* [Work instructions]
Somewhere below is a line with "2-bit == test with 1-bit output (second" and, later, a line with "No wires, ideal clock."; repeat those two lines and all the lines between them, exactly as they are.

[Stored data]
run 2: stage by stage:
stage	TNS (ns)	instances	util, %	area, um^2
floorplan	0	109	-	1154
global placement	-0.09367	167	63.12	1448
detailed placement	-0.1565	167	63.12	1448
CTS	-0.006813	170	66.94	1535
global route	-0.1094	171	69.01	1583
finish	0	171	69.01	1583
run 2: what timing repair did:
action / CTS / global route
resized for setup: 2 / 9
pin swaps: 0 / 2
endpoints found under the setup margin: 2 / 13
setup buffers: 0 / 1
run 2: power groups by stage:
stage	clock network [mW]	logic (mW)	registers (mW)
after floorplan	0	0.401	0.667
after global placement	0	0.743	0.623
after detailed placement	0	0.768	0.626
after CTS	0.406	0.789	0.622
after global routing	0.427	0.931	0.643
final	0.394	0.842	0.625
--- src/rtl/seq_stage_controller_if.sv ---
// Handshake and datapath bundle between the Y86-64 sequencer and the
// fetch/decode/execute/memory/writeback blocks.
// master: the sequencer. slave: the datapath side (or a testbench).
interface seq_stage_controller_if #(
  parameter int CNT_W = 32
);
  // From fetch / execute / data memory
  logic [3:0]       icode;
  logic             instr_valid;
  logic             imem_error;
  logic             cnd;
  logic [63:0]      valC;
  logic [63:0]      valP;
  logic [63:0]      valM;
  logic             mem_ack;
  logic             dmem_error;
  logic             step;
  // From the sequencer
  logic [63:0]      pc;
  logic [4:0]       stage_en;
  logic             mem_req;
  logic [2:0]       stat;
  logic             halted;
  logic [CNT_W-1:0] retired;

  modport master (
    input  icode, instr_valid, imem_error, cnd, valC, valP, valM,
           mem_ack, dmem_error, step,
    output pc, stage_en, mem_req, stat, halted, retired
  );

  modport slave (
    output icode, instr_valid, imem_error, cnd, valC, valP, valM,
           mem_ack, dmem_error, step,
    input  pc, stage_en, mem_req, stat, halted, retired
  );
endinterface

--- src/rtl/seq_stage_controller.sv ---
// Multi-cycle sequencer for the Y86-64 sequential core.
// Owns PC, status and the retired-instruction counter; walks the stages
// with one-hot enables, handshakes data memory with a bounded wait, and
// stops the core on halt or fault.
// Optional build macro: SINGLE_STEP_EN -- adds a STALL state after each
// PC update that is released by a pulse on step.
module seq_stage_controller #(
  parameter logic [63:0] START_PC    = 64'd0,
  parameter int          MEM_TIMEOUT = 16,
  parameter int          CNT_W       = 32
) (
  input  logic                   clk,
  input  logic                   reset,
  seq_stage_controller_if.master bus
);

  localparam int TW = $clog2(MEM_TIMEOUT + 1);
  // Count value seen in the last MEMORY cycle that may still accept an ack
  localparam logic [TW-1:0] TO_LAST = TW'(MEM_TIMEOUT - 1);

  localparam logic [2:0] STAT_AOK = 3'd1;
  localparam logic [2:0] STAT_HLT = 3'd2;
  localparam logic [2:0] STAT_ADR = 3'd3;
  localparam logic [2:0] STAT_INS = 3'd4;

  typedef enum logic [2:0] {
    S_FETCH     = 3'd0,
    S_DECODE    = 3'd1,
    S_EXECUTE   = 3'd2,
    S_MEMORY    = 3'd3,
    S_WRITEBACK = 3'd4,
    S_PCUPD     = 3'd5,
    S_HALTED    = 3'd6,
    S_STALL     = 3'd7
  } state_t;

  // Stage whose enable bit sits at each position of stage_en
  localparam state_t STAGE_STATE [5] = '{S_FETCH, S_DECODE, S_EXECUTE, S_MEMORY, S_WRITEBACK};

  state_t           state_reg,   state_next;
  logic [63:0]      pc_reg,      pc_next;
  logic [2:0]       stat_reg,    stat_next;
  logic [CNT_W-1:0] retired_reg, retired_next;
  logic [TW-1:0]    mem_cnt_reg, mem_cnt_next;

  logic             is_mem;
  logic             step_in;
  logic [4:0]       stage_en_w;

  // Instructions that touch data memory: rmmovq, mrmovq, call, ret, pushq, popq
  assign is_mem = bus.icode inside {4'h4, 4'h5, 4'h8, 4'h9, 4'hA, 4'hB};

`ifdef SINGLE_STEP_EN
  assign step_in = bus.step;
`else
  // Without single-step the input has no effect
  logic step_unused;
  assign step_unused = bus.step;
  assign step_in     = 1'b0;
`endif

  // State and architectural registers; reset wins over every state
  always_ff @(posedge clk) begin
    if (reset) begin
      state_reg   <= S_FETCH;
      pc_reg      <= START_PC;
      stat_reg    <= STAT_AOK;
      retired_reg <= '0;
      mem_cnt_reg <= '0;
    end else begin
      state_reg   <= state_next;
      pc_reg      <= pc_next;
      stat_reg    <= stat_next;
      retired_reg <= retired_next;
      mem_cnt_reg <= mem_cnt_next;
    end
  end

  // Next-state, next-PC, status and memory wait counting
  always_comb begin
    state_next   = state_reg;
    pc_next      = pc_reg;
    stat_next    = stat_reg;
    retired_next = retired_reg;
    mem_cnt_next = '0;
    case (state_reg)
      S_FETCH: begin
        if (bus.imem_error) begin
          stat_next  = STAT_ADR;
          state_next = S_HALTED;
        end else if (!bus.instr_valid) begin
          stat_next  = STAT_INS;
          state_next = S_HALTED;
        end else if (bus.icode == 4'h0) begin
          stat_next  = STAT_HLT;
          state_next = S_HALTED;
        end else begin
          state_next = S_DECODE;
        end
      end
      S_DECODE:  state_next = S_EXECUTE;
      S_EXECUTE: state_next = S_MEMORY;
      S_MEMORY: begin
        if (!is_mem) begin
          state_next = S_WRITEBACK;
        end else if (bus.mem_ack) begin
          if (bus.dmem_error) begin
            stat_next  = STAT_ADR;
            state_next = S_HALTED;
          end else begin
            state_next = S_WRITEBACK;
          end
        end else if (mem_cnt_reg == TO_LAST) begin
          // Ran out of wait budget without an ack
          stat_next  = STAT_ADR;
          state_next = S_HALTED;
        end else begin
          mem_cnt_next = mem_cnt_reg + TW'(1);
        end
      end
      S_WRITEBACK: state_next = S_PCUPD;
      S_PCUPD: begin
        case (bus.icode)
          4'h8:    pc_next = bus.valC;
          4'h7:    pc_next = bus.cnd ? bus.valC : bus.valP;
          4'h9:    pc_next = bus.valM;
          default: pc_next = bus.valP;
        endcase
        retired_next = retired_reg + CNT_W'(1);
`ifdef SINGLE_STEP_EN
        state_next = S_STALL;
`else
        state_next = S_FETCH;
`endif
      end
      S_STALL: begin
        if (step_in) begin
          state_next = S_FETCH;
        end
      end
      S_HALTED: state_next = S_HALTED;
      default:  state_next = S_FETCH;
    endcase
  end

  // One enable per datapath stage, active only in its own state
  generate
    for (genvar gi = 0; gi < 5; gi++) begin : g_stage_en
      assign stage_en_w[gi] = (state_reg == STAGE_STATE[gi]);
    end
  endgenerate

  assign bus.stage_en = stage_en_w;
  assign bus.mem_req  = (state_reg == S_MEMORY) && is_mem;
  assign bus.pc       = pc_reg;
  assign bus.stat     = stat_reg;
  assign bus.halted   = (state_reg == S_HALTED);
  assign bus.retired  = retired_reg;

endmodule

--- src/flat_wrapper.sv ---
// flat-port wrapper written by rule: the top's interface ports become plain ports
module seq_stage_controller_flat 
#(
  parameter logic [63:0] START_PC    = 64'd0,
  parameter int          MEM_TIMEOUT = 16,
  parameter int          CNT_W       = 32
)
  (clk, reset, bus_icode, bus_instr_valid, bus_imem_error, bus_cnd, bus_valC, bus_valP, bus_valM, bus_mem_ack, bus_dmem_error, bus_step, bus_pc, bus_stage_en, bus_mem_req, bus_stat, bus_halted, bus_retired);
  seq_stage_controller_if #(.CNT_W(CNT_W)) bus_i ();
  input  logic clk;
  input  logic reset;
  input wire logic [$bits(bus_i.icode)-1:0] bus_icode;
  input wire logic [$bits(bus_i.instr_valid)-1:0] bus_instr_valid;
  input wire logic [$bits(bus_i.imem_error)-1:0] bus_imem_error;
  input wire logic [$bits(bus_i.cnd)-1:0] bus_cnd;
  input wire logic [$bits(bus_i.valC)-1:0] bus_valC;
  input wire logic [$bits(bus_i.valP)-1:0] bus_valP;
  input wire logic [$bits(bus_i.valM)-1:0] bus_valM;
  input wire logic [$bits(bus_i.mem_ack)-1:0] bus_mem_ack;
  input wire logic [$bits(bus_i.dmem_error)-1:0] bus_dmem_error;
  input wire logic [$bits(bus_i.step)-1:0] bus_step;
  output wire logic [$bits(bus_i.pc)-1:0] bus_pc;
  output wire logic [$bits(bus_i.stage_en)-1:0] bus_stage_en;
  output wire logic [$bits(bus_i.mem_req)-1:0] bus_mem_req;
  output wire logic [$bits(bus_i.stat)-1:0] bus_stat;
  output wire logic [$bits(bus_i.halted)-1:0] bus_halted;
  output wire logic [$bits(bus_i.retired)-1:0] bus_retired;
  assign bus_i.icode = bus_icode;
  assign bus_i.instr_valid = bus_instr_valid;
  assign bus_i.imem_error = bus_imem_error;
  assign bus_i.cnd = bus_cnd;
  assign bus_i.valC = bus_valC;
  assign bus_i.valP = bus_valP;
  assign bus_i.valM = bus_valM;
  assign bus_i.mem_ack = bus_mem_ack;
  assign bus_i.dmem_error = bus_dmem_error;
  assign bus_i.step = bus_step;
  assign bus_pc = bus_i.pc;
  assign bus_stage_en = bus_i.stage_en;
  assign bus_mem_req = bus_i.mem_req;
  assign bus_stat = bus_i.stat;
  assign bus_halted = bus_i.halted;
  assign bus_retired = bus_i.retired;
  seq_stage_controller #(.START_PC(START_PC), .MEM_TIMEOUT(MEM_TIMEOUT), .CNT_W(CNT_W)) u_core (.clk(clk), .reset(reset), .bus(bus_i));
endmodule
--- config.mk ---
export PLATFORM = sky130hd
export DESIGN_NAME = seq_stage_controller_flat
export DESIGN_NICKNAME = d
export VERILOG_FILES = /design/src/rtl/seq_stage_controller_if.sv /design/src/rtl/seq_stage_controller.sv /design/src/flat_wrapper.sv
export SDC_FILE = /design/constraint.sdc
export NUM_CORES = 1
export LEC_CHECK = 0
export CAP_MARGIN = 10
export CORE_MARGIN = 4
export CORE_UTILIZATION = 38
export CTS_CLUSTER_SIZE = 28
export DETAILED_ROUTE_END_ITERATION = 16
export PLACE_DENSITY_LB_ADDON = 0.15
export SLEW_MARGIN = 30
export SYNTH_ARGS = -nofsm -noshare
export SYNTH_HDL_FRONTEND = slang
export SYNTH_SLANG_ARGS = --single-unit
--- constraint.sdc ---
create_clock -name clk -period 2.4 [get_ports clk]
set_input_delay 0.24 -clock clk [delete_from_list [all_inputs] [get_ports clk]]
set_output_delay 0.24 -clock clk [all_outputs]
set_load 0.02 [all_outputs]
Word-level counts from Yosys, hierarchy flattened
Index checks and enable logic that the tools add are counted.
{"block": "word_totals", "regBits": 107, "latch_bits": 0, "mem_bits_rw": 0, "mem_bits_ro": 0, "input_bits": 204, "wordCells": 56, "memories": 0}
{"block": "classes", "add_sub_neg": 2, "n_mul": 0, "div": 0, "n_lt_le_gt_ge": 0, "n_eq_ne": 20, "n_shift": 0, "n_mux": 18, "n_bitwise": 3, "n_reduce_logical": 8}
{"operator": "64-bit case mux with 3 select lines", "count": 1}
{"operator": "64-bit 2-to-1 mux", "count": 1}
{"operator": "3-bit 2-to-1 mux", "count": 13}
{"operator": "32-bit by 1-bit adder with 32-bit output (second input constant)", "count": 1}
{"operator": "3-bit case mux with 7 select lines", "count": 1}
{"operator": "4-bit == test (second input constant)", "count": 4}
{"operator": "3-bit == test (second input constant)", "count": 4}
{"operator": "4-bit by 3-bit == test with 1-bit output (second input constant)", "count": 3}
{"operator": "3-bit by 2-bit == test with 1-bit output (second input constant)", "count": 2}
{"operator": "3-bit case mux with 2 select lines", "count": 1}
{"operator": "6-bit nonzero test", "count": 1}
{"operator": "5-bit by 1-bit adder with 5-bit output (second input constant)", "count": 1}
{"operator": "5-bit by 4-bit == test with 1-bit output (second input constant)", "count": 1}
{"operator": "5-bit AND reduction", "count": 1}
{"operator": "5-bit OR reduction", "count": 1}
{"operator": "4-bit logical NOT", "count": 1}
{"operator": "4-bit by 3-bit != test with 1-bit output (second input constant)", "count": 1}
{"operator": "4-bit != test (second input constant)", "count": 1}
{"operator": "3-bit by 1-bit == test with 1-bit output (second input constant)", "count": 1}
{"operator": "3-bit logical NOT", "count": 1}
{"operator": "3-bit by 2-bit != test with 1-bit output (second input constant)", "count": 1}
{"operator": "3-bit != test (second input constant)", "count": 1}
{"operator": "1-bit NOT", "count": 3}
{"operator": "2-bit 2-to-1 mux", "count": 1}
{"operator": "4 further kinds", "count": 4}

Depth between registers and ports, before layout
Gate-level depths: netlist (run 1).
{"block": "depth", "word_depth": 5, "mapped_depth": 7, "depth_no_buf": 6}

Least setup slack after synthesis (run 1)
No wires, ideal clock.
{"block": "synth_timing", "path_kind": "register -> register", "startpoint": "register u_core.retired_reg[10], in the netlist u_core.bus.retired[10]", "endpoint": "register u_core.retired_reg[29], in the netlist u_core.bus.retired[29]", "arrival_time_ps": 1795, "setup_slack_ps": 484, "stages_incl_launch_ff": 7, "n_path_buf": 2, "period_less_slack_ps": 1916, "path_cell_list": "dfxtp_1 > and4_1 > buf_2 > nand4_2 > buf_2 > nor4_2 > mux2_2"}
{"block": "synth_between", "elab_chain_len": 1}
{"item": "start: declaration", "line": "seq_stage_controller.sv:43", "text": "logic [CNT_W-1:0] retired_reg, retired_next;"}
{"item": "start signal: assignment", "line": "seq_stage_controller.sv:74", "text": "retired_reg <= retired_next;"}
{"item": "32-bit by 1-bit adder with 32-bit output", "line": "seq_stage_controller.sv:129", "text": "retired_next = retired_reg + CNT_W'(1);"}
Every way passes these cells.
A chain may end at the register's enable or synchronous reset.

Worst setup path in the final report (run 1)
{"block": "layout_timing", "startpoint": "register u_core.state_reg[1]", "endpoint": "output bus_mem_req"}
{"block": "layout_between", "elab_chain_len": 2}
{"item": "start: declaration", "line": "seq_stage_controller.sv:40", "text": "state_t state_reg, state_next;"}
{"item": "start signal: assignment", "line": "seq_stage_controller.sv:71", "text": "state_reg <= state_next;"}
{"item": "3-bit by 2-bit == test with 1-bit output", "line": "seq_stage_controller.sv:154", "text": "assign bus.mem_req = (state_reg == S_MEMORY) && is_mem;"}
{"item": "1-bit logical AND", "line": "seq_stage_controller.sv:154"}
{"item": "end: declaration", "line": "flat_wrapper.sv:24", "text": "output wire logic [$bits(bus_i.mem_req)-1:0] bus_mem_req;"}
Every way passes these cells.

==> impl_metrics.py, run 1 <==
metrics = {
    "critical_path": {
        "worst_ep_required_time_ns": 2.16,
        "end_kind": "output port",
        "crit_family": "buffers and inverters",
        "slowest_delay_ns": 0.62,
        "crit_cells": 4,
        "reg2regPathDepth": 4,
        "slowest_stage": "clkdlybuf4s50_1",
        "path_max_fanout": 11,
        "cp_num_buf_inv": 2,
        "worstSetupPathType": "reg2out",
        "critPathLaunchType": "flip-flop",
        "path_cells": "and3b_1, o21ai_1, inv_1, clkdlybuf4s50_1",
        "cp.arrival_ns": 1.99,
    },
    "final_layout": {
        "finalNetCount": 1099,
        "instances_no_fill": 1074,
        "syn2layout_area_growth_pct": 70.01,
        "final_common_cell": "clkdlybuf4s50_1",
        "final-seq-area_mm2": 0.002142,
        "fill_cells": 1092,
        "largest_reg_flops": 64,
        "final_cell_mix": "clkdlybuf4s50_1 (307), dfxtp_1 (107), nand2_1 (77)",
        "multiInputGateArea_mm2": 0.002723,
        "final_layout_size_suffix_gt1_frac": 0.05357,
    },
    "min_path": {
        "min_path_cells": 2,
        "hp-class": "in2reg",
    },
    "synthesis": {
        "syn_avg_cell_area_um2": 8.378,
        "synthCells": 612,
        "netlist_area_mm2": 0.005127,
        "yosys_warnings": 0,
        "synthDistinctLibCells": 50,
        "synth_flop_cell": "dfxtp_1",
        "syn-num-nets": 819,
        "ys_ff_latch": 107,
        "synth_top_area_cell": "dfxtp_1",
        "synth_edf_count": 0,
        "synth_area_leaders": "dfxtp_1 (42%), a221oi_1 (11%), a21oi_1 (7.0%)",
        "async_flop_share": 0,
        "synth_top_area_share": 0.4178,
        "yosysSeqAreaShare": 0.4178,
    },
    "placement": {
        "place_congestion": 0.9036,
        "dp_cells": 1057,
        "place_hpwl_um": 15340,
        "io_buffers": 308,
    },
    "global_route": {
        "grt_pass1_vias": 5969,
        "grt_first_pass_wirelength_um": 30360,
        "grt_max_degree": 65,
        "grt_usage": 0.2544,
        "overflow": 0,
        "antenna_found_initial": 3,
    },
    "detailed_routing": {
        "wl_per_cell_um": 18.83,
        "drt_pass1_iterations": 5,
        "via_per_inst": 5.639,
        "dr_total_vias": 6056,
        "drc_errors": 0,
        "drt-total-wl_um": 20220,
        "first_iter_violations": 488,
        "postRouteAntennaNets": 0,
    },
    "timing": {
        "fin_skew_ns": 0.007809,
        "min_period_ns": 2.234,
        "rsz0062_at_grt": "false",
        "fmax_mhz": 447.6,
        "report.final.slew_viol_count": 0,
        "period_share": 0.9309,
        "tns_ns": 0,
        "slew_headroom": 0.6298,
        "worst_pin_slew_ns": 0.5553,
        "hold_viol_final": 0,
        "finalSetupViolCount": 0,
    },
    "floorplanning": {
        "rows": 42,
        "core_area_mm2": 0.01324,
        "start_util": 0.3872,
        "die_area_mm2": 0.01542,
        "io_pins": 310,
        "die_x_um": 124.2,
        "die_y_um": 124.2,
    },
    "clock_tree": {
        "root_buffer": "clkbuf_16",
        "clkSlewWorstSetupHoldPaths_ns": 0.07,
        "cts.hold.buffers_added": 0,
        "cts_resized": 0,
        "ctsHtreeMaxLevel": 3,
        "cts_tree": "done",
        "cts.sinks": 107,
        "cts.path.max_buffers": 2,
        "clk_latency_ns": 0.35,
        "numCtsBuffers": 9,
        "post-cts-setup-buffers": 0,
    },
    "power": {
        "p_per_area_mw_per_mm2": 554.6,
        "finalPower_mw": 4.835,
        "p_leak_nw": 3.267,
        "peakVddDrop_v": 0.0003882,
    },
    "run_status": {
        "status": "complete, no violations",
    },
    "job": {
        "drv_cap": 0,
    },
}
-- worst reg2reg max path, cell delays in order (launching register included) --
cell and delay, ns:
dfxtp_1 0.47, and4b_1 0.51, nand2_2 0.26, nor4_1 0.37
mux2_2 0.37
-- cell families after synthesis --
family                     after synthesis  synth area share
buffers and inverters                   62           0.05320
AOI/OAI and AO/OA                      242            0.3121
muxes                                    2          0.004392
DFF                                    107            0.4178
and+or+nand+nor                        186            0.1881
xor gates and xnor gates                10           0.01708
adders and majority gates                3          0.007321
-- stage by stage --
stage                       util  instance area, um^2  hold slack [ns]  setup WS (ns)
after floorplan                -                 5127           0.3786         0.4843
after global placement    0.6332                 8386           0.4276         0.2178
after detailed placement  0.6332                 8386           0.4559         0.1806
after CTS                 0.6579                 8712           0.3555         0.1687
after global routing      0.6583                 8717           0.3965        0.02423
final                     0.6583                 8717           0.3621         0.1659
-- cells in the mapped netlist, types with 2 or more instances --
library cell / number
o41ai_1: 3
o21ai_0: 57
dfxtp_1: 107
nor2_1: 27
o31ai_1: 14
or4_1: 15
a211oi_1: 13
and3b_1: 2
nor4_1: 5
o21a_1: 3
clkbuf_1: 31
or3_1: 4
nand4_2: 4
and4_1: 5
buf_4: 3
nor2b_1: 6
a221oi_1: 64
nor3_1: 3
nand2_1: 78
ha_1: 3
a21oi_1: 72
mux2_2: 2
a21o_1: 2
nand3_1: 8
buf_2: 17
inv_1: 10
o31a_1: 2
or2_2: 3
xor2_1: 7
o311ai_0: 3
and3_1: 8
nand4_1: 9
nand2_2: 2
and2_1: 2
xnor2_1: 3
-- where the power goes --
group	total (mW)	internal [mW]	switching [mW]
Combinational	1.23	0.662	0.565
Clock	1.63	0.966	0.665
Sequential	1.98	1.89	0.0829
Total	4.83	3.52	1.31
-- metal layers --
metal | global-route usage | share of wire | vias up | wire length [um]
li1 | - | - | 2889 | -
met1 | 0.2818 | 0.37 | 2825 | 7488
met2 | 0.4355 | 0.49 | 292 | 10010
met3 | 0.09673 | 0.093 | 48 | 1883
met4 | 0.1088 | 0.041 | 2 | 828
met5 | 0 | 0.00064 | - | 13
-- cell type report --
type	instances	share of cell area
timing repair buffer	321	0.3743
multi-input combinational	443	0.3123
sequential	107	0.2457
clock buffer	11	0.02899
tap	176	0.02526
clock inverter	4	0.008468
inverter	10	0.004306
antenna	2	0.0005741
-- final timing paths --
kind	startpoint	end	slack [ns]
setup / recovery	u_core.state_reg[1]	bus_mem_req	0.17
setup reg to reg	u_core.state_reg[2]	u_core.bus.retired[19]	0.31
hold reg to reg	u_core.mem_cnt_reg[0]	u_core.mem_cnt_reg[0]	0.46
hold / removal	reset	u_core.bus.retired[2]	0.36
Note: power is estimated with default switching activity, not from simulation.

* [Expected answer]
{"operator": "3-bit by 2-bit == test with 1-bit output (second input constant)", "count": 2}
{"operator": "3-bit case mux with 2 select lines", "count": 1}
{"operator": "6-bit nonzero test", "count": 1}
{"operator": "5-bit by 1-bit adder with 5-bit output (second input constant)", "count": 1}
{"operator": "5-bit by 4-bit == test with 1-bit output (second input constant)", "count": 1}
{"operator": "5-bit AND reduction", "count": 1}
{"operator": "5-bit OR reduction", "count": 1}
{"operator": "4-bit logical NOT", "count": 1}
{"operator": "4-bit by 3-bit != test with 1-bit output (second input constant)", "count": 1}
{"operator": "4-bit != test (second input constant)", "count": 1}
{"operator": "3-bit by 1-bit == test with 1-bit output (second input constant)", "count": 1}
{"operator": "3-bit logical NOT", "count": 1}
{"operator": "3-bit by 2-bit != test with 1-bit output (second input constant)", "count": 1}
{"operator": "3-bit != test (second input constant)", "count": 1}
{"operator": "1-bit NOT", "count": 3}
{"operator": "2-bit 2-to-1 mux", "count": 1}
{"operator": "4 further kinds", "count": 4}

Depth between registers and ports, before layout
Gate-level depths: netlist (run 1).
{"block": "depth", "word_depth": 5, "mapped_depth": 7, "depth_no_buf": 6}

Least setup slack after synthesis (run 1)
No wires, ideal clock.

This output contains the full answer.